Piper TTS - French (Siwis) vs Llama 3.1 8B?
Piper TTS - French (Siwis) is a small, specialized TTS model with 0.02B parameters, while Llama 3.1 8B is a large, general-purpose language model. They serve different purposes and are not directly comparable.
Can I run Piper TTS - French (Siwis) on a Mac?
Yes, you can run Piper TTS - French (Siwis) on a Mac as long as your system meets the minimum VRAM requirement of 0.5 GB.
How much VRAM does Piper TTS - French (Siwis) need?
Piper TTS - French (Siwis) requires 0.5 GB of VRAM, which is consistent across all quantization options.
Is Piper TTS - French (Siwis) censored?
Piper TTS - French (Siwis) is not censored. It generates speech based on the input text without any content filtering.
Is Piper TTS - French (Siwis) commercial-use allowed?
Yes, Piper TTS - French (Siwis) is licensed under the MIT license, which allows for both personal and commercial use.

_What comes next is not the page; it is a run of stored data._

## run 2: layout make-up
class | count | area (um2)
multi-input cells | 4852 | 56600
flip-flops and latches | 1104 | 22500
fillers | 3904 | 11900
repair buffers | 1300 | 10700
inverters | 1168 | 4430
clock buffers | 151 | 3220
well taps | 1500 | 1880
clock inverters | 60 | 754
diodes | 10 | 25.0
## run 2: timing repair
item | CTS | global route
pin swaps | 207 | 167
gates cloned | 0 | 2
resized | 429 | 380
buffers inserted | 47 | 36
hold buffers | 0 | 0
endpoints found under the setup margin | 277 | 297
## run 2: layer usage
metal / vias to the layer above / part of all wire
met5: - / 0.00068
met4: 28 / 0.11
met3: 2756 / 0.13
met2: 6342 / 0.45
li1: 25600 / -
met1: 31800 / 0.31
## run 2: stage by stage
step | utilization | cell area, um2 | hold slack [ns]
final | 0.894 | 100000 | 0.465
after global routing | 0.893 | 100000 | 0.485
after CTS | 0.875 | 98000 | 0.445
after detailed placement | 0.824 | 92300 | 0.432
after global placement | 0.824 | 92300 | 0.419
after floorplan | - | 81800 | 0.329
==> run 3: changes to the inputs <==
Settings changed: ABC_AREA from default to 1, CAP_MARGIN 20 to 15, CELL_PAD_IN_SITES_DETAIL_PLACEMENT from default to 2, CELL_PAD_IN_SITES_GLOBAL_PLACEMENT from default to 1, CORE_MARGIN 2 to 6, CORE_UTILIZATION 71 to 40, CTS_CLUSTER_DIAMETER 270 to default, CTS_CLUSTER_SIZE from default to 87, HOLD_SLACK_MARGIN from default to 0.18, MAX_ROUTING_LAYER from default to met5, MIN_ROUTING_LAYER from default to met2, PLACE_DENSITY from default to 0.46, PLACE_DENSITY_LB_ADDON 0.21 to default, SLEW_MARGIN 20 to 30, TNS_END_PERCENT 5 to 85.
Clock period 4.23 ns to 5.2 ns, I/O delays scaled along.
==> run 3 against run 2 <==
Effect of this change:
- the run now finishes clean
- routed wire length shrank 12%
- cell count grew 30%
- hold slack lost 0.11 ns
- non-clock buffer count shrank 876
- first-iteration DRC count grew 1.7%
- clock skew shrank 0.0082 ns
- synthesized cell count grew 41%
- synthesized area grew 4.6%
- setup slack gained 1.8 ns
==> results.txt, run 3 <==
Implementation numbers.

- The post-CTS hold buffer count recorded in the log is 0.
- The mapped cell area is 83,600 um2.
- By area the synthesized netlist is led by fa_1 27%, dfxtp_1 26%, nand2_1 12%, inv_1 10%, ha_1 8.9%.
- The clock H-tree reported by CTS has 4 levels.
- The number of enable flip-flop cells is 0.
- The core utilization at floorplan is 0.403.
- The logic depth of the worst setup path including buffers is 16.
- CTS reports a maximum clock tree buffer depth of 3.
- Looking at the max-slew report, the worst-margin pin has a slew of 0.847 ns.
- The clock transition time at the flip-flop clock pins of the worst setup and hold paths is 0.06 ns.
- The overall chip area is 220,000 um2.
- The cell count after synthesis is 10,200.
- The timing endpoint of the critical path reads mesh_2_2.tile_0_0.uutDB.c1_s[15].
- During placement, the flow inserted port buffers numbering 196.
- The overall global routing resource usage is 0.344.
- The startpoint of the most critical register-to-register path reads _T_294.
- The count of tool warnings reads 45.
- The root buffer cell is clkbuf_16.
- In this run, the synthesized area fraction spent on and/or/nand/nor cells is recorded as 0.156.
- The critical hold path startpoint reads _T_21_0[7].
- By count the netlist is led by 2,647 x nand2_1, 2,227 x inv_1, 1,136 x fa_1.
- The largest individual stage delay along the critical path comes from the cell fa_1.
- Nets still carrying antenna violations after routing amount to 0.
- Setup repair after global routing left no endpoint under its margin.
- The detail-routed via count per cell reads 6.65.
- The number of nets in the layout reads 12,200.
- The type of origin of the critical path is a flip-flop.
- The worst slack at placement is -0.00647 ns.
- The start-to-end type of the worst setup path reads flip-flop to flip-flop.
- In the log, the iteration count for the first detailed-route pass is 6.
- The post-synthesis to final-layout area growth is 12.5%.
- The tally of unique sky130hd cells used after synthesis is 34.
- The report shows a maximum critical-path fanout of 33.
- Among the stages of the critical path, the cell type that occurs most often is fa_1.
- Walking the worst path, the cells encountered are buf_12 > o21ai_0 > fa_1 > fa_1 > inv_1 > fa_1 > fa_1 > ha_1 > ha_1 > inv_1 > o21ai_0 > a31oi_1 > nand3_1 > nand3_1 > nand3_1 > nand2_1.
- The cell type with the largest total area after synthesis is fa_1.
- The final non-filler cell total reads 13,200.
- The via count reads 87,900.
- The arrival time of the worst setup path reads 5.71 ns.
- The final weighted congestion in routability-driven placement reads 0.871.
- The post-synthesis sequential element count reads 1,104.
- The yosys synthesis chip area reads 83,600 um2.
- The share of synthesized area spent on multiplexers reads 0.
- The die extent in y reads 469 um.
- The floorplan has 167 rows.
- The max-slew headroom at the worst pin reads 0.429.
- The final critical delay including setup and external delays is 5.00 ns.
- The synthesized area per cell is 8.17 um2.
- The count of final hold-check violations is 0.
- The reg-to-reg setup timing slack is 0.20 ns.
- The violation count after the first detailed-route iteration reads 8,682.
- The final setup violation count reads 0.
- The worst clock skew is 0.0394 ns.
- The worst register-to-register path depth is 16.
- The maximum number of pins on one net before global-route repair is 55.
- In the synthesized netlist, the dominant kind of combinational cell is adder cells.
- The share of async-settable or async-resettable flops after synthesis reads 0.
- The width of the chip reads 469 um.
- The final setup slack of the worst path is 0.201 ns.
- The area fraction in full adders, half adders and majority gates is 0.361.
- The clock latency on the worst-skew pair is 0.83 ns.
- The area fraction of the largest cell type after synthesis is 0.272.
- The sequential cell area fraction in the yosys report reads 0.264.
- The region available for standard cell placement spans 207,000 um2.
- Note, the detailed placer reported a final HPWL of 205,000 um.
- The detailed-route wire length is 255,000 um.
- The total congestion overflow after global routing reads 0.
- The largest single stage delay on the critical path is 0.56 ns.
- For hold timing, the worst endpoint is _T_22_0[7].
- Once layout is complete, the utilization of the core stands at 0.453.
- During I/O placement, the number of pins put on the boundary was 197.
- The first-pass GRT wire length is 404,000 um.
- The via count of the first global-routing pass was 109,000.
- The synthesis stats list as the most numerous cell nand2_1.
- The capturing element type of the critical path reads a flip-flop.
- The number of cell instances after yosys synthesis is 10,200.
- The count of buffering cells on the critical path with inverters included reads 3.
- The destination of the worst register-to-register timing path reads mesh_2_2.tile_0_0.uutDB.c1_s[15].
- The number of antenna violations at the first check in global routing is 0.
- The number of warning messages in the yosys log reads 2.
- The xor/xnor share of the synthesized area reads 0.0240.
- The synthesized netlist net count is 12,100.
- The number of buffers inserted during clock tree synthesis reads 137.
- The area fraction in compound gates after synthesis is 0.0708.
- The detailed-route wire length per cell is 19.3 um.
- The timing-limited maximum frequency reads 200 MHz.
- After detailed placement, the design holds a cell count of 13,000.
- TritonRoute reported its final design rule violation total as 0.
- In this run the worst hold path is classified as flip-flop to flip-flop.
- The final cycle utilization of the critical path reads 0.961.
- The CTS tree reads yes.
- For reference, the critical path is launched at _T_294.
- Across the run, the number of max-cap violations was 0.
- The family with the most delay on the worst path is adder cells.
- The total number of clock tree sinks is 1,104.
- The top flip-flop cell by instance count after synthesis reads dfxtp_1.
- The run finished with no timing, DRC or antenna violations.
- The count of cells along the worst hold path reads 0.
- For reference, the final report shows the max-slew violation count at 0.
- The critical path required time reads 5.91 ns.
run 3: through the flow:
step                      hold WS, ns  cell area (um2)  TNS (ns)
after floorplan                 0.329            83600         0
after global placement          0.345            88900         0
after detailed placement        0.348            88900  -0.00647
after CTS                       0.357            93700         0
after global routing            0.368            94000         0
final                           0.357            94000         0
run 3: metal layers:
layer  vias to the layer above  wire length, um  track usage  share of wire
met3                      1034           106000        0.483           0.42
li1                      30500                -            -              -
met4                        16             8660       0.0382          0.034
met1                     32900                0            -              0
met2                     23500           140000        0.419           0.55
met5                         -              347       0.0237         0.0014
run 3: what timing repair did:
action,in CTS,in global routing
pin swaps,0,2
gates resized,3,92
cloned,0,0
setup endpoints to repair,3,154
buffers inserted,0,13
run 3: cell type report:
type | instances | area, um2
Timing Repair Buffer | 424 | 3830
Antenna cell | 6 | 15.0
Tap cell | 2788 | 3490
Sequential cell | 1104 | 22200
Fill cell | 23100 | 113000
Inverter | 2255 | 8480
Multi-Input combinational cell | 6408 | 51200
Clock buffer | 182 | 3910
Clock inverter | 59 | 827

Piper TTS - French (Siwis) context length?
The context length for Piper TTS - French (Siwis) is unknown. However, it is designed to handle typical sentence lengths for TTS applications.
Does Piper TTS - French (Siwis) support function calling?
Piper TTS - French (Siwis) is a text-to-speech model and does not support function calling or other interactive features.
Piper TTS - French (Siwis) quantization options?
Piper TTS - French (Siwis) supports quantization, but the specific options are not detailed. Check the documentation for more information.
Can Piper TTS - French (Siwis) run on CPU?
Yes, Piper TTS - French (Siwis) can run on CPU, although it may be slower compared to running on a GPU with 0.5 GB VRAM.
Piper TTS - French (Siwis) fine-tuning?
Piper TTS - French (Siwis) can be fine-tuned to improve performance on specific tasks or datasets, but this requires additional data and training resources.
Piper TTS - French (Siwis) system requirements?
Piper TTS - French (Siwis) requires at least 0.5 GB of VRAM, a modern CPU, and sufficient RAM to load the model. It is compatible with various operating systems.
Piper TTS - French (Siwis) performance benchmark?
Performance benchmarks for Piper TTS - French (Siwis) vary based on hardware. On a GPU with 0.5 GB VRAM, it typically processes text at a rate of several tokens per second.
Piper TTS - French (Siwis) for RAG?
Piper TTS - French (Siwis) is not designed for Retrieval-Augmented Generation (RAG). It is a specialized TTS model and does not have the capabilities for retrieval-based tasks.
Piper TTS - French (Siwis) for agents?
Piper TTS - French (Siwis) can be integrated into virtual agents or chatbots to provide natural-sounding French speech output.
Piper TTS - French (Siwis) for coding vs general?
Piper TTS - French (Siwis) is not intended for coding tasks. It is a general-purpose TTS model optimized for generating spoken French text.
Piper TTS - French (Siwis) vs ChatGPT?
Piper TTS - French (Siwis) is a TTS model focused on generating speech, while ChatGPT is a conversational AI model. They serve different purposes and are not directly comparable.
Piper TTS - French (Siwis) download size?
The download size for Piper TTS - French (Siwis) is relatively small due to its 0.02B parameters, typically around a few hundred megabytes.
Best quant for Piper TTS - French (Siwis)?
The best quantization option for Piper TTS - French (Siwis) depends on your specific needs. Generally, a balance between model size and performance is recommended. Check the documentation for available options.